:: What to work on ::
Look below for the line containing "ha_4 > nand3_2" and the line containing "power_and_ir_drop,sw_frac_of_total,35.67,%"; repeat exactly those two lines and all lines between them, and nothing else.
────────────────────────────────────────
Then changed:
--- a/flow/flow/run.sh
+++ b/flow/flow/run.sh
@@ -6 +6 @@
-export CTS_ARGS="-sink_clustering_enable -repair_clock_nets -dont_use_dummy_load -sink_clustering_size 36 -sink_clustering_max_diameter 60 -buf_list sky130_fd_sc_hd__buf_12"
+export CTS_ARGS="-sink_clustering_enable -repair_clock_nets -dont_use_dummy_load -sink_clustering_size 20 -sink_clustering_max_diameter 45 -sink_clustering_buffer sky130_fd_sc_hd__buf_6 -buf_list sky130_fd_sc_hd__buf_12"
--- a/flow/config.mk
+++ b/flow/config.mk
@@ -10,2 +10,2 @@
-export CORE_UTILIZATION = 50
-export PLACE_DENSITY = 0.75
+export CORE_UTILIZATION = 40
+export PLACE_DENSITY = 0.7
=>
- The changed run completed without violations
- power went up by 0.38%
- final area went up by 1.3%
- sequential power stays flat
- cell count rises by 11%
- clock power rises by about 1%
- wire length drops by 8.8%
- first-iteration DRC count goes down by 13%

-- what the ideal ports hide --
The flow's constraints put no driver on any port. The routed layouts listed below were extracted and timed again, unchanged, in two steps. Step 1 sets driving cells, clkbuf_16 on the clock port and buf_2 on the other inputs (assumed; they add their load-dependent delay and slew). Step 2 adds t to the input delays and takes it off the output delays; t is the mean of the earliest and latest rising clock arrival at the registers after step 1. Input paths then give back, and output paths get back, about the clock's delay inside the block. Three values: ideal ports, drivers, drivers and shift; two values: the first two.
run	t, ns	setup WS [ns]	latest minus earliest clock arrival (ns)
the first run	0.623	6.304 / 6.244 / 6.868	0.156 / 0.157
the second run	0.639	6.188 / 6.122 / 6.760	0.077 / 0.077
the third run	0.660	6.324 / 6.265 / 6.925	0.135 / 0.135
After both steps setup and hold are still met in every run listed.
What follows belongs to an exercise in optimizing a design on an open flow for small area, a short achievable clock period and few clock cycles per item; a production flow would make more cautious choices. The RTL was checked by simulation tests, not by an equivalence proof against the original design. No activity file was given, so power comes from the tool's default toggle rates.

## flow/design.v (module list and top-level ports; edited modules follow where they fit)
// module fir_round_sat: 27 lines
// module fir_serial_mac: 6345 lines
// module fir_fa: 10 lines
// module fir_ha: 9 lines
module fir_serial_mac #(
  parameter int DATA_W = fir_pkg::DATA_W_DEF,
  parameter int COEF_W = fir_pkg::COEF_W_DEF,
  parameter int TAPS   = 11,
  parameter int FRAC_W = fir_pkg::FRAC_W_DEF,
  parameter int ADDR_W = fir_pkg::clog2(TAPS)
) (
  input  logic                     i_clk,
  input  logic                     i_rst,
  input  logic                     i_valid,
  output logic                     o_ready,
  input  logic signed [DATA_W-1:0] i_data,
  input  logic                     i_coef_we,
  input  logic [ADDR_W-1:0]        i_coef_addr,
  input  logic signed [COEF_W-1:0] i_coef_data,
  output logic                     o_valid,
  output logic signed [DATA_W-1:0] o_data,
  output logic                     o_sat
);
  // ...
==> flow/flow/run.sh <==
#!/bin/bash
set -e
export SETUP_SLACK_MARGIN=6.3
bash standard.sh > standard_flow.log 2>&1
==> flow/standard.sh <==
#!/bin/bash
# synth_recipe.tcl (not shown) runs the flow's synth.tcl, then flattens the netlist and writes it again
# the make line also repeats each setting of config.mk as NAME=value (left out here)
make -C /OpenROAD-flow-scripts/flow DESIGN_CONFIG=/design/flow/config.mk WORK_HOME=/design/flow/orfs CLKGATE_MAP_FILE= SYNTH_SCRIPT=/design/flow/synth_recipe.tcl "${@:-finish}"
==> flow/config.mk <==
export PLATFORM = sky130hd
export DESIGN_NAME = fir_serial_mac
export DESIGN_NICKNAME = fir_serial_mac
export VERILOG_FILES = /design/flow/design.v
export SDC_FILE = /design/flow/constraint.sdc
export NUM_CORES = 4
export LEC_CHECK = 0
export CAP_MARGIN = 20
export CORE_MARGIN = 2
export CORE_UTILIZATION = 55
export PLACE_DENSITY = 0.65
export SLEW_MARGIN = 20
export SYNTH_HIERARCHICAL = 1
export SYNTH_MINIMUM_KEEP_SIZE = 0
export TNS_END_PERCENT = 100
==> flow/constraint.sdc <==
create_clock -name core_clock -period 10.0 [get_ports {i_clk}]
set_input_delay 2.0000 -clock core_clock [delete_from_list [all_inputs] [get_ports {i_clk}]]
set_output_delay 2.0000 -clock core_clock [all_outputs]
set_load 0.01 [all_outputs]
==> run_results.csv, run 1 <==
group,metric,value,unit
layout,ff_latch_area,20910,sq um
layout,final_common_cell,"xnor2_1",
power_and_ir_drop,p_seq,0.00455,W
drt,drtIter0Drc,12360,
worst_setup_path,endpoint,"o_data[3]",
place,dpl.cell_count,10130,
layout,design_area,106400,sq um
layout,antenna_cells,46,
worst_setup_path,crit_path_end_kind,"flip-flop",
worst_setup_path,worstReg2RegEnd,"o_data[3]",
clock_tree,htree_levels,3,
grt,met2_usage,71.55,%
layout,seq_cell_count,989,
layout,nClkBuffers,154,
drt,met3_length,85970,um
power_and_ir_drop,clockNetworkPower,0.00457,W
synthesis,synth_nets,10480,
worst_setup_path,crit_buf_inv,3,
grt,grt.met1_usage,64.32,%
power_and_ir_drop,peakVddDrop,0.0003046,V
grt,first_global_vias,73700,
place,dpl.hpwl,356500,um
worst_hold_path,worstHoldStart,"vc",
die,dieArea,174900,sq um
drt,ant_nets,0,
layout,area_share_nonclk_buffers,6.328,%
drt,drc,0,
status,outcome,"timing/DRC/antenna clean",
power_and_ir_drop,switching_power,0.005994,W
sta,hold_ws,453.1,ps
drt,met1_length,162900,um
die,fp.dieH,418.2,um
synthesis,syn_inst,8668,
synthesis,ys_ff_latch,989,
layout,signal_buffers,609,
worst_setup_path,start_kind,"flip-flop",
power_and_ir_drop,p_total,0.01554,W
layout,layout-drive-gt1-share,16.97,%
worst_setup_path,cp.required,10720,ps
Testbench counts, summed over its fixed seeds: cycles 1,968, items 1,920.
==> run 2, diff against run 1 <==
--- a/flow/design.v
+++ b/flow/design.v
@@ -74,18 +74,16 @@
   logic [23:0] ce3;
   logic [23:0] ce4;
   logic [23:0] ce5;
   logic [23:0] ce6;
   logic [23:0] ce7;
   logic [23:0] ce8;
   logic [23:0] ce9;
   logic [23:0] ce10;
-  logic [17:0] x_pend;
-  logic redo, vb, vc;
   logic pa_0_0;
   logic pa_0_1;
   logic pa_0_2;
   logic pa_0_3;
   logic pa_0_4;
   logic pa_0_5;
   logic pa_0_6;
   logic pa_0_7;
@@ -583,47 +581,56 @@
   logic pb_33_1;
   logic pb_33_2;
   logic pb_34_0;
   logic pb_34_1;
   logic pb_34_2;
   logic pb_35_0;
   logic pb_36_0;
   logic [36:0] sum_s, sum_c;
-  logic accept, wr, wr_ok, stale;
-  assign o_ready = ~redo;
-  assign accept  = i_valid & ~redo;
-  assign wr      = i_coef_we & ~redo;
-  assign wr_ok   = wr & (i_coef_addr < 4'd11);
+  logic [17:0] xin_q;       
+  logic [15:0] wdata_q;     
+  logic [10:0] we_q;        
+  logic        acc_q;       
+  logic        stale_q;     
+  logic        pend;        
+  logic        rst_q;       
+  logic        ready_q;     
+  logic        shift, vb, vc;
+  logic        accept, wr_ok, stale;
+  assign o_ready = ready_q;
+  assign accept  = i_valid & ready_q;
+  assign wr_ok   = i_coef_we & ready_q & (i_coef_addr < 4'd11);
   assign stale   = accept & wr_ok & (i_coef_addr != 4'd0);
+  assign shift   = (acc_q & ~stale_q) | pend;
   logic [23:0] wenc;
-  assign wenc[2] = (i_coef_data[1] & ~(i_coef_data[0] & 1'b0));
-  assign wenc[1] = (i_coef_data[0] ^ 1'b0);
-  assign wenc[0] = ((i_coef_data[1] & ~i_coef_data[0] & ~1'b0) | (~i_coef_data[1] & i_coef_data[0] & 1'b0));
-  assign wenc[5] = (i_coef_data[3] & ~(i_coef_data[2] & i_coef_data[1]));
-  assign wenc[4] = (i_coef_data[2] ^ i_coef_data[1]);
-  assign wenc[3] = ((i_coef_data[3] & ~i_coef_data[2] & ~i_coef_data[1]) | (~i_coef_data[3] & i_coef_data[2] & i_coef_data[1]));
-  assign wenc[8] = (i_coef_data[5] & ~(i_coef_data[4] & i_coef_data[3]));
-  assign wenc[7] = (i_coef_data[4] ^ i_coef_data[3]);
-  assign wenc[6] = ((i_coef_data[5] & ~i_coef_data[4] & ~i_coef_data[3]) | (~i_coef_data[5] & i_coef_data[4] & i_coef_data[3]));
-  assign wenc[11] = (i_coef_data[7] & ~(i_coef_data[6] & i_coef_data[5]));
-  assign wenc[10] = (i_coef_data[6] ^ i_coef_data[5]);
-  assign wenc[9] = ((i_coef_data[7] & ~i_coef_data[6] & ~i_coef_data[5]) | (~i_coef_data[7] & i_coef_data[6] & i_coef_data[5]));
-  assign wenc[14] = (i_coef_data[9] & ~(i_coef_data[8] & i_coef_data[7]));
-  assign wenc[13] = (i_coef_data[8] ^ i_coef_data[7]);
-  assign wenc[12] = ((i_coef_data[9] & ~i_coef_data[8] & ~i_coef_data[7]) | (~i_coef_data[9] & i_coef_data[8] & i_coef_data[7]));
-  assign wenc[17] = (i_coef_data[11] & ~(i_coef_data[10] & i_coef_data[9]));
-  assign wenc[16] = (i_coef_data[10] ^ i_coef_data[9]);
-  assign wenc[15] = ((i_coef_data[11] & ~i_coef_data[10] & ~i_coef_data[9]) | (~i_coef_data[11] & i_coef_data[10] & i_coef_data[9]));
-  assign wenc[20] = (i_coef_data[13] & ~(i_coef_data[12] & i_coef_data[11]));
-  assign wenc[19] = (i_coef_data[12] ^ i_coef_data[11]);
-  assign wenc[18] = ((i_coef_data[13] & ~i_coef_data[12] & ~i_coef_data[11]) | (~i_coef_data[13] & i_coef_data[12] & i_coef_data[11]));
-  assign wenc[23] = (i_coef_data[15] & ~(i_coef_data[14] & i_coef_data[13]));
-  assign wenc[22] = (i_coef_data[14] ^ i_coef_data[13]);
-  assign wenc[21] = ((i_coef_data[15] & ~i_coef_data[14] & ~i_coef_data[13]) | (~i_coef_data[15] & i_coef_data[14] & i_coef_data[13]));
+  assign wenc[2] = (wdata_q[1] & ~(wdata_q[0] & 1'b0));
+  assign wenc[1] = (wdata_q[0] ^ 1'b0);
+  assign wenc[0] = ((wdata_q[1] & ~wdata_q[0] & ~1'b0) | (~wdata_q[1] & wdata_q[0] & 1'b0));
+  assign wenc[5] = (wdata_q[3] & ~(wdata_q[2] & wdata_q[1]));
+  assign wenc[4] = (wdata_q[2] ^ wdata_q[1]);
+  assign wenc[3] = ((wdata_q[3] & ~wdata_q[2] & ~wdata_q[1]) | (~wdata_q[3] & wdata_q[2] & wdata_q[1]));
+  assign wenc[8] = (wdata_q[5] & ~(wdata_q[4] & wdata_q[3]));
+  assign wenc[7] = (wdata_q[4] ^ wdata_q[3]);
+  assign wenc[6] = ((wdata_q[5] & ~wdata_q[4] & ~wdata_q[3]) | (~wdata_q[5] & wdata_q[4] & wdata_q[3]));
+  assign wenc[11] = (wdata_q[7] & ~(wdata_q[6] & wdata_q[5]));
+  assign wenc[10] = (wdata_q[6] ^ wdata_q[5]);
+  assign wenc[9] = ((wdata_q[7] & ~wdata_q[6] & ~wdata_q[5]) | (~wdata_q[7] & wdata_q[6] & wdata_q[5]));
+  assign wenc[14] = (wdata_q[9] & ~(wdata_q[8] & wdata_q[7]));
+  assign wenc[13] = (wdata_q[8] ^ wdata_q[7]);
+  assign wenc[12] = ((wdata_q[9] & ~wdata_q[8] & ~wdata_q[7]) | (~wdata_q[9] & wdata_q[8] & wdata_q[7]));
+  assign wenc[17] = (wdata_q[11] & ~(wdata_q[10] & wdata_q[9]));
+  assign wenc[16] = (wdata_q[10] ^ wdata_q[9]);
+  assign wenc[15] = ((wdata_q[11] & ~wdata_q[10] & ~wdata_q[9]) | (~wdata_q[11] & wdata_q[10] & wdata_q[9]));
+  assign wenc[20] = (wdata_q[13] & ~(wdata_q[12] & wdata_q[11]));
+  assign wenc[19] = (wdata_q[12] ^ wdata_q[11]);
+  assign wenc[18] = ((wdata_q[13] & ~wdata_q[12] & ~wdata_q[11]) | (~wdata_q[13] & wdata_q[12] & wdata_q[11]));
+  assign wenc[23] = (wdata_q[15] & ~(wdata_q[14] & wdata_q[13]));
+  assign wenc[22] = (wdata_q[14] ^ wdata_q[13]);
+  assign wenc[21] = ((wdata_q[15] & ~wdata_q[14] & ~wdata_q[13]) | (~wdata_q[15] & wdata_q[14] & wdata_q[13]));
   wire p1 = (ce1[1] & h1[0]) ^ ce1[2];
   wire p2 = ((ce1[1] & h1[1]) | (ce1[0] & h1[0])) ^ ce1[2];
   wire p3 = ((ce1[1] & h1[2]) | (ce1[0] & h1[1])) ^ ce1[2];
   wire p4 = ((ce1[1] & h1[3]) | (ce1[0] & h1[2])) ^ ce1[2];
   wire p5 = ((ce1[1] & h1[4]) | (ce1[0] & h1[3])) ^ ce1[2];
   wire p6 = ((ce1[1] & h1[5]) | (ce1[0] & h1[4])) ^ ce1[2];
   wire p7 = ((ce1[1] & h1[6]) | (ce1[0] & h1[5])) ^ ce1[2];
   wire p8 = ((ce1[1] & h1[7]) | (ce1[0] & h1[6])) ^ ce1[2];
@@ -6317,26 +6324,45 @@
     pb_33_0 <= s5043;
     pb_33_1 <= c5036;
     pb_33_2 <= s5045;
     pb_34_0 <= c5044;
     pb_34_1 <= c5046;
     pb_34_2 <= s5047;
     pb_35_0 <= c5048;
     pb_36_0 <= pa_36_0;
-    o_data <= rs_data;
-    o_sat  <= rs_sat;
-    if (accept) x_pend <= i_data;
+    o_data  <= rs_data;
+    o_sat   <= rs_sat;
+    rst_q   <= i_rst;
+    wdata_q <= i_coef_data;
+    if (ready_q) xin_q <= i_data;
   end
   always_ff @(posedge i_clk) begin
     if (i_rst) begin
-      redo    <= 1'b0;
+      ready_q <= 1'b1;
+      acc_q   <= 1'b0;
+      stale_q <= 1'b0;
+      pend    <= 1'b0;
+      we_q    <= '0;
       vb      <= 1'b0;
       vc      <= 1'b0;
       o_valid <= 1'b0;
+    end else begin
+      ready_q <= ~stale;
+      acc_q   <= accept;
+      stale_q <= stale;
+      pend    <= acc_q & stale_q;
+      for (int k = 0; k < 11; k++) we_q[k] <= wr_ok && i_coef_addr == 4'(k);
+      vb      <= shift;
+      vc      <= vb;
+      o_valid <= vc;
+    end
+  end
+  always_ff @(posedge i_clk) begin
+    if (rst_q) begin
       h1 <= '0;
       h2 <= '0;
       h3 <= '0;
       h4 <= '0;
       h5 <= '0;
       h6 <= '0;
       h7 <= '0;
       h8 <= '0;
@@ -6349,43 +6375,39 @@
       ce4 <= '0;
       ce5 <= '0;
       ce6 <= '0;
       ce7 <= '0;
       ce8 <= '0;
       ce9 <= '0;
       ce10 <= '0;
     end else begin
-      redo    <= stale;
-      vb      <= (accept & ~stale) | redo;
-      vc      <= vb;
-      o_valid <= vc;
-      if ((accept & ~stale) | redo) begin
-        h1 <= redo ? x_pend : i_data;
+      if (shift) begin
+        h1 <= xin_q;
         h2 <= h1;
         h3 <= h2;
         h4 <= h3;
         h5 <= h4;
         h6 <= h5;
         h7 <= h6;
         h8 <= h7;
         h9 <= h8;
         h10 <= h9;
       end
-      if (wr_ok && i_coef_addr == 4'd0) ce0 <= wenc;
-      if (wr_ok && i_coef_addr == 4'd1) ce1 <= wenc;
-      if (wr_ok && i_coef_addr == 4'd2) ce2 <= wenc;
-      if (wr_ok && i_coef_addr == 4'd3) ce3 <= wenc;
-      if (wr_ok && i_coef_addr == 4'd4) ce4 <= wenc;
-      if (wr_ok && i_coef_addr == 4'd5) ce5 <= wenc;
-      if (wr_ok && i_coef_addr == 4'd6) ce6 <= wenc;
-      if (wr_ok && i_coef_addr == 4'd7) ce7 <= wenc;
-      if (wr_ok && i_coef_addr == 4'd8) ce8 <= wenc;
-      if (wr_ok && i_coef_addr == 4'd9) ce9 <= wenc;
-      if (wr_ok && i_coef_addr == 4'd10) ce10 <= wenc;
+      if (we_q[0]) ce0 <= wenc;
+      if (we_q[1]) ce1 <= wenc;
+      if (we_q[2]) ce2 <= wenc;
+      if (we_q[3]) ce3 <= wenc;
+      if (we_q[4]) ce4 <= wenc;
+      if (we_q[5]) ce5 <= wenc;
+      if (we_q[6]) ce6 <= wenc;
+      if (we_q[7]) ce7 <= wenc;
+      if (we_q[8]) ce8 <= wenc;
+      if (we_q[9]) ce9 <= wenc;
+      if (we_q[10]) ce10 <= wenc;
     end
   end
 endmodule
 module fir_fa (
   input  logic i_a,
   input  logic i_b,
   input  logic i_c,
   output logic o_s,
--- a/flow/config.mk
+++ b/flow/config.mk
@@ -4,12 +4,12 @@
 export VERILOG_FILES = /design/flow/design.v
 export SDC_FILE = /design/flow/constraint.sdc
 export NUM_CORES = 4
 export LEC_CHECK = 0
 export CAP_MARGIN = 20
 export CORE_MARGIN = 2
 export CORE_UTILIZATION = 55
 export PLACE_DENSITY = 0.65
-export SLEW_MARGIN = 20
+export SLEW_MARGIN = 30
 export SYNTH_HIERARCHICAL = 1
 export SYNTH_MINIMUM_KEEP_SIZE = 0
 export TNS_END_PERCENT = 100
==> run 2 against run 1 <==
Effect of this change: highest routed layer unchanged; clock skew fell by 31 ps; largest power group is now clock; synthesized area increased by 1.8%; first-iteration DRC count is 6.6% lower; setup slack gained 130 ps; clock power is 1% higher.
==> run_results.csv, run 2 <==
group,metric,value,unit
sta,rsz0062_at_grt,"true",
synthesis,synth_top_area_share,35.18,%
grt,grt_first_pass_wirelength,628500,um
synthesis,syn_inst,8458,
die,die_width,422.0,um
status,outcome,"timing/DRC/antenna clean",
clock_tree,cts_hold_buf,0,
drt,routed_wl,473800,um
layout,final_common_cell,"fa_1",
grt,antenna_found_initial,31,
sta,tightestPinTransition,1213,ps
synthesis,synth_most_common_cell,"fa_1",
layout,area_growth,9.539,%
clock_tree,root_buffer,"clkbuf_16",
clock_tree,insertion_delay,820,ps
die,initial_utilization,55.29,%
drt,drtIter0Drc,11540,
place,routabilityCongestion,1.123,
sta,hold_ws,441.0,ps
sta,final.period_utilization,37.63,%
drt,ant_nets,0,
synthesis,ys_top_cells_by_count,"fa_1 (1689), xnor2_1 (1594), a22oi_1 (1496), dfxtp_1 (1002), buf_2 (797)",
layout,ff_latch_area,21670,sq um
sta,skew,35.38,ps
power_and_ir_drop,p_clk_share,33.8,%
worst_setup_path,crit_buf_inv,1,
clock_tree,cts.sinks,1020,
worst_setup_path,crit_chain,"fa_1 > ha_4 > nand3_2 > o211ai_1 > o2111ai_2 > a21o_4 > a211oi_4 > buf_6 > a21oi_4 > xor2_4 > o41a_4 > o41ai_4",
layout,fillers,14090,
synthesis,seq_area_frac_synth,21.44,%
die,fp.dieH,422.0,um
worst_setup_path,worst-setup-path-type,"reg -> reg",
worst_setup_path,cpLargestDelayFamily,"compound AO/OA/AOI/OAI gates",
worst_hold_path,hold_path.class,"reg -> reg",
die,core_area,173800,sq um
power_and_ir_drop,internal-power,0.008829,W
drt,drt_first_pass_iters,7,
layout,finalNetCount,9809,
drt,routedWlPerCell,45.30,um
grt,grt_usage,51.92,%
synthesis,syn_avg_cell_area,11.36,sq um
sta,setup_violations,0,
grt,first_global_vias,72330,
die,pin_count,63,
sta,hold_violations,0,
worst_setup_path,cp_max_fo,7,
worst_setup_path,cp_slowest_cell,"o41a_4",
synthesis,synthTopCellsByArea,"fa_1 (35%), dfxtp_1 (21%), xnor2_1 (15%)",
power_and_ir_drop,power_density,130.4,nW/um^2
power_and_ir_drop,pwr-share-comb,33.5,%
worst_setup_path,cp.arrival,4480,ps
layout,final_cell_mix,"fa_1 (1598), xnor2_1 (1579), a22oi_1 (1480), dfxtp_1 (692), mux2i_1 (367)",
worst_setup_path,crit_path_end_kind,"flip-flop",
place,dpl.cell_count,10000,
power_and_ir_drop,leakage,40.76,nW
synthesis,ys_ff_latch,1020,
synthesis,syn-cell-area,96100,sq um
worst_setup_path,critPathMaxStageDelay,580,ps
worst_setup_path,rrSetupSlack,6240,ps
clock_tree,cts_made_buffers,117,
synthesis,async_flop_share,0,%
layout,multi_input_area,71180,sq um
drt,via_per_inst,7.134,
die,dieArea,178100,sq um
synthesis,synth_nets,10270,
drt,drc,0,
place,port_buffers,62,
die,rows,153,
layout,fin_util,60.56,%
sta,fin_tns_setup,0,ps
run,cap_violations,0,
synthesis,synth_edf_count,18,
drt,vias,74620,
power_and_ir_drop,peakVddDrop,0.0002179,V
synthesis,synth_top_area_cell,"fa_1",
synthesis,ys_types,68,
clock_tree,clk_pin_slew_worst_paths,60,ps
clock_tree,htree_levels,3,
sta,slew_headroom,19.11,%
grt,overflow,0,
sta,fmax,0.2657,GHz
grt,grt_start_max_net_pins,210,
worst_setup_path,start_kind,"flip-flop",
clock_tree,clock_path_buffers,3,
power_and_ir_drop,sw_frac_of_total,35.67,%
power_and_ir_drop,p_seq_share,32.7,%
power_and_ir_drop,switching_power,0.004896,W
synthesis,synth-main-ff-cell,"dfxtp_1",
layout,layout-drive-gt1-share,14.35,%
layout,instances_no_fill,10460,
synthesis,yosysWarnings,8,
place,dpl.hpwl,351600,um
clock_tree,cts_tree,"done",
place,placed_cell_area,96200,sq um
sta,min_period,3763,ps
sta,drv_slew,0,
layout,design_area,105300,sq um
worst_setup_path,cp.required,10710,ps
[run 2: worst paths after layout]
check | startpoint | endpoint | cells after the start
max reg2reg | pb_4_1 | o_data[3] | 12
max | pb_4_1 | o_data[3] | 12
min reg2reg | vc | o_valid | 1
min | vc | o_valid | 1
[run 2: logic make-up (layout without fill, tap and decap cells)]
group / after synthesis / after routing / synth area share, %
mux: 368 / 368 / 3.833
other cells: 2 / 39 / 0.007815
buf+inv: 1092 / 728 / 5.691
xor+xnor: 1697 / 1697 / 15.47
simple gates: 701 / 701 / 3.521
flops: 1020 / 1020 / 21.44
fa+ha+maj: 1767 / 1767 / 36.20
compound gates: 1811 / 1814 / 13.85
[run 2: final cells by class]
| class | count | area share [%] |
|---|---|---|
| diodes | 37 | 0.08796 |
| well taps | 2325 | 2.763 |
| clock inverters | 43 | 0.5551 |
| multi-input cells | 6349 | 67.62 |
| inverters | 29 | 0.1034 |
| repair buffers | 483 | 4.985 |
| clock buffers | 173 | 3.298 |
| flip-flops and latches | 1020 | 20.58 |
[run 2: metal layers]
metal | up-vias | GRT usage, % | share of wire [%]
li1 | 27710 | - | -
met1 | 38340 | 63.30 | 34
met2 | 6937 | 68.96 | 39
met3 | 1594 | 28.17 | 17
met4 | 34 | 36.80 | 9.7
met5 | - | 2.419 | 0.23
[run 2: power by group through the flow]
stage / Combinational, W / Sequential (W) / Clock (W)
final: 0.00460 / 0.00449 / 0.00463
after floorplan: 0.00224 / 0.00456 / 0
after detailed placement: 0.00348 / 0.00463 / 0
after global routing: 0.00480 / 0.00451 / 0.00480
after CTS: 0.00383 / 0.00449 / 0.00463
after global placement: 0.00342 / 0.00462 / 0
[run 2: what timing repair did]
item,CTS,global route
pin swaps,19,94
cloned,10,11
setup buffers,13,168
gates resized for setup,669,346
endpoints found under the setup margin,240,104
[run 2: Yosys stat by module, one instance, submodules excluded, excerpt]
module	copies in the design	cell area, sq um	cells
fir_ha	26	12.51	1
fir_fa	1688	20.02	1
fir_serial_mac	1	59670	6421
[run 2: stage by stage]
stage,power (W),setup WS (ps)
3_5_place_dp,0.008110,5575
2_1_floorplan,0.006795,6500
5_1_grt,0.01410,6131
3_3_place_gp,0.008038,5609
4_1_cts,0.01295,6273
6_report,0.01372,6237
Testbench counts of run 2, summed over its fixed seeds: cycles 1,984, items 1,920.
==> run 3, diff against run 2 <==
==> flow/flow/run.sh (replaced) <==
#!/bin/bash
set -e
export SETUP_SLACK_MARGIN=6.2
bash standard.sh > standard_flow.log 2>&1
--- a/flow/config.mk
+++ b/flow/config.mk
@@ -9,4 +9,6 @@
 export CORE_MARGIN = 2
 export CORE_UTILIZATION = 55
+export CTS_CLUSTER_DIAMETER = 90
+export CTS_CLUSTER_SIZE = 20
 export PLACE_DENSITY = 0.65
 export SLEW_MARGIN = 30
==> run 3 against run 2 <==
Effect of this change: maximum frequency down 2.4%; clock skew rose by 6.8 ps; die area unchanged; final cell count fell by 2.5%; setup slack worse by 91 ps; combinational power down about 10%; global-route usage shrank 0.86 points; critical path depth fell by 4; register-to-register slack worse by 90 ps; hold slack improved by 6.2 ps; clock power shrank 29%; highest routed layer unchanged.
────────────────────────────────────────
:: Answer space ::
worst_setup_path,crit_chain,"fa_1 > ha_4 > nand3_2 > o211ai_1 > o2111ai_2 > a21o_4 > a211oi_4 > buf_6 > a21oi_4 > xor2_4 > o41a_4 > o41ai_4",
layout,fillers,14090,
synthesis,seq_area_frac_synth,21.44,%
die,fp.dieH,422.0,um
worst_setup_path,worst-setup-path-type,"reg -> reg",
worst_setup_path,cpLargestDelayFamily,"compound AO/OA/AOI/OAI gates",
worst_hold_path,hold_path.class,"reg -> reg",
die,core_area,173800,sq um
power_and_ir_drop,internal-power,0.008829,W
drt,drt_first_pass_iters,7,
layout,finalNetCount,9809,
drt,routedWlPerCell,45.30,um
grt,grt_usage,51.92,%
synthesis,syn_avg_cell_area,11.36,sq um
sta,setup_violations,0,
grt,first_global_vias,72330,
die,pin_count,63,
sta,hold_violations,0,
worst_setup_path,cp_max_fo,7,
worst_setup_path,cp_slowest_cell,"o41a_4",
synthesis,synthTopCellsByArea,"fa_1 (35%), dfxtp_1 (21%), xnor2_1 (15%)",
power_and_ir_drop,power_density,130.4,nW/um^2
power_and_ir_drop,pwr-share-comb,33.5,%
worst_setup_path,cp.arrival,4480,ps
layout,final_cell_mix,"fa_1 (1598), xnor2_1 (1579), a22oi_1 (1480), dfxtp_1 (692), mux2i_1 (367)",
worst_setup_path,crit_path_end_kind,"flip-flop",
place,dpl.cell_count,10000,
power_and_ir_drop,leakage,40.76,nW
synthesis,ys_ff_latch,1020,
synthesis,syn-cell-area,96100,sq um
worst_setup_path,critPathMaxStageDelay,580,ps
worst_setup_path,rrSetupSlack,6240,ps
clock_tree,cts_made_buffers,117,
synthesis,async_flop_share,0,%
layout,multi_input_area,71180,sq um
drt,via_per_inst,7.134,
die,dieArea,178100,sq um
synthesis,synth_nets,10270,
drt,drc,0,
place,port_buffers,62,
die,rows,153,
layout,fin_util,60.56,%
sta,fin_tns_setup,0,ps
run,cap_violations,0,
synthesis,synth_edf_count,18,
drt,vias,74620,
power_and_ir_drop,peakVddDrop,0.0002179,V
synthesis,synth_top_area_cell,"fa_1",
synthesis,ys_types,68,
clock_tree,clk_pin_slew_worst_paths,60,ps
clock_tree,htree_levels,3,
sta,slew_headroom,19.11,%
grt,overflow,0,
sta,fmax,0.2657,GHz
grt,grt_start_max_net_pins,210,
worst_setup_path,start_kind,"flip-flop",
clock_tree,clock_path_buffers,3,
power_and_ir_drop,sw_frac_of_total,35.67,%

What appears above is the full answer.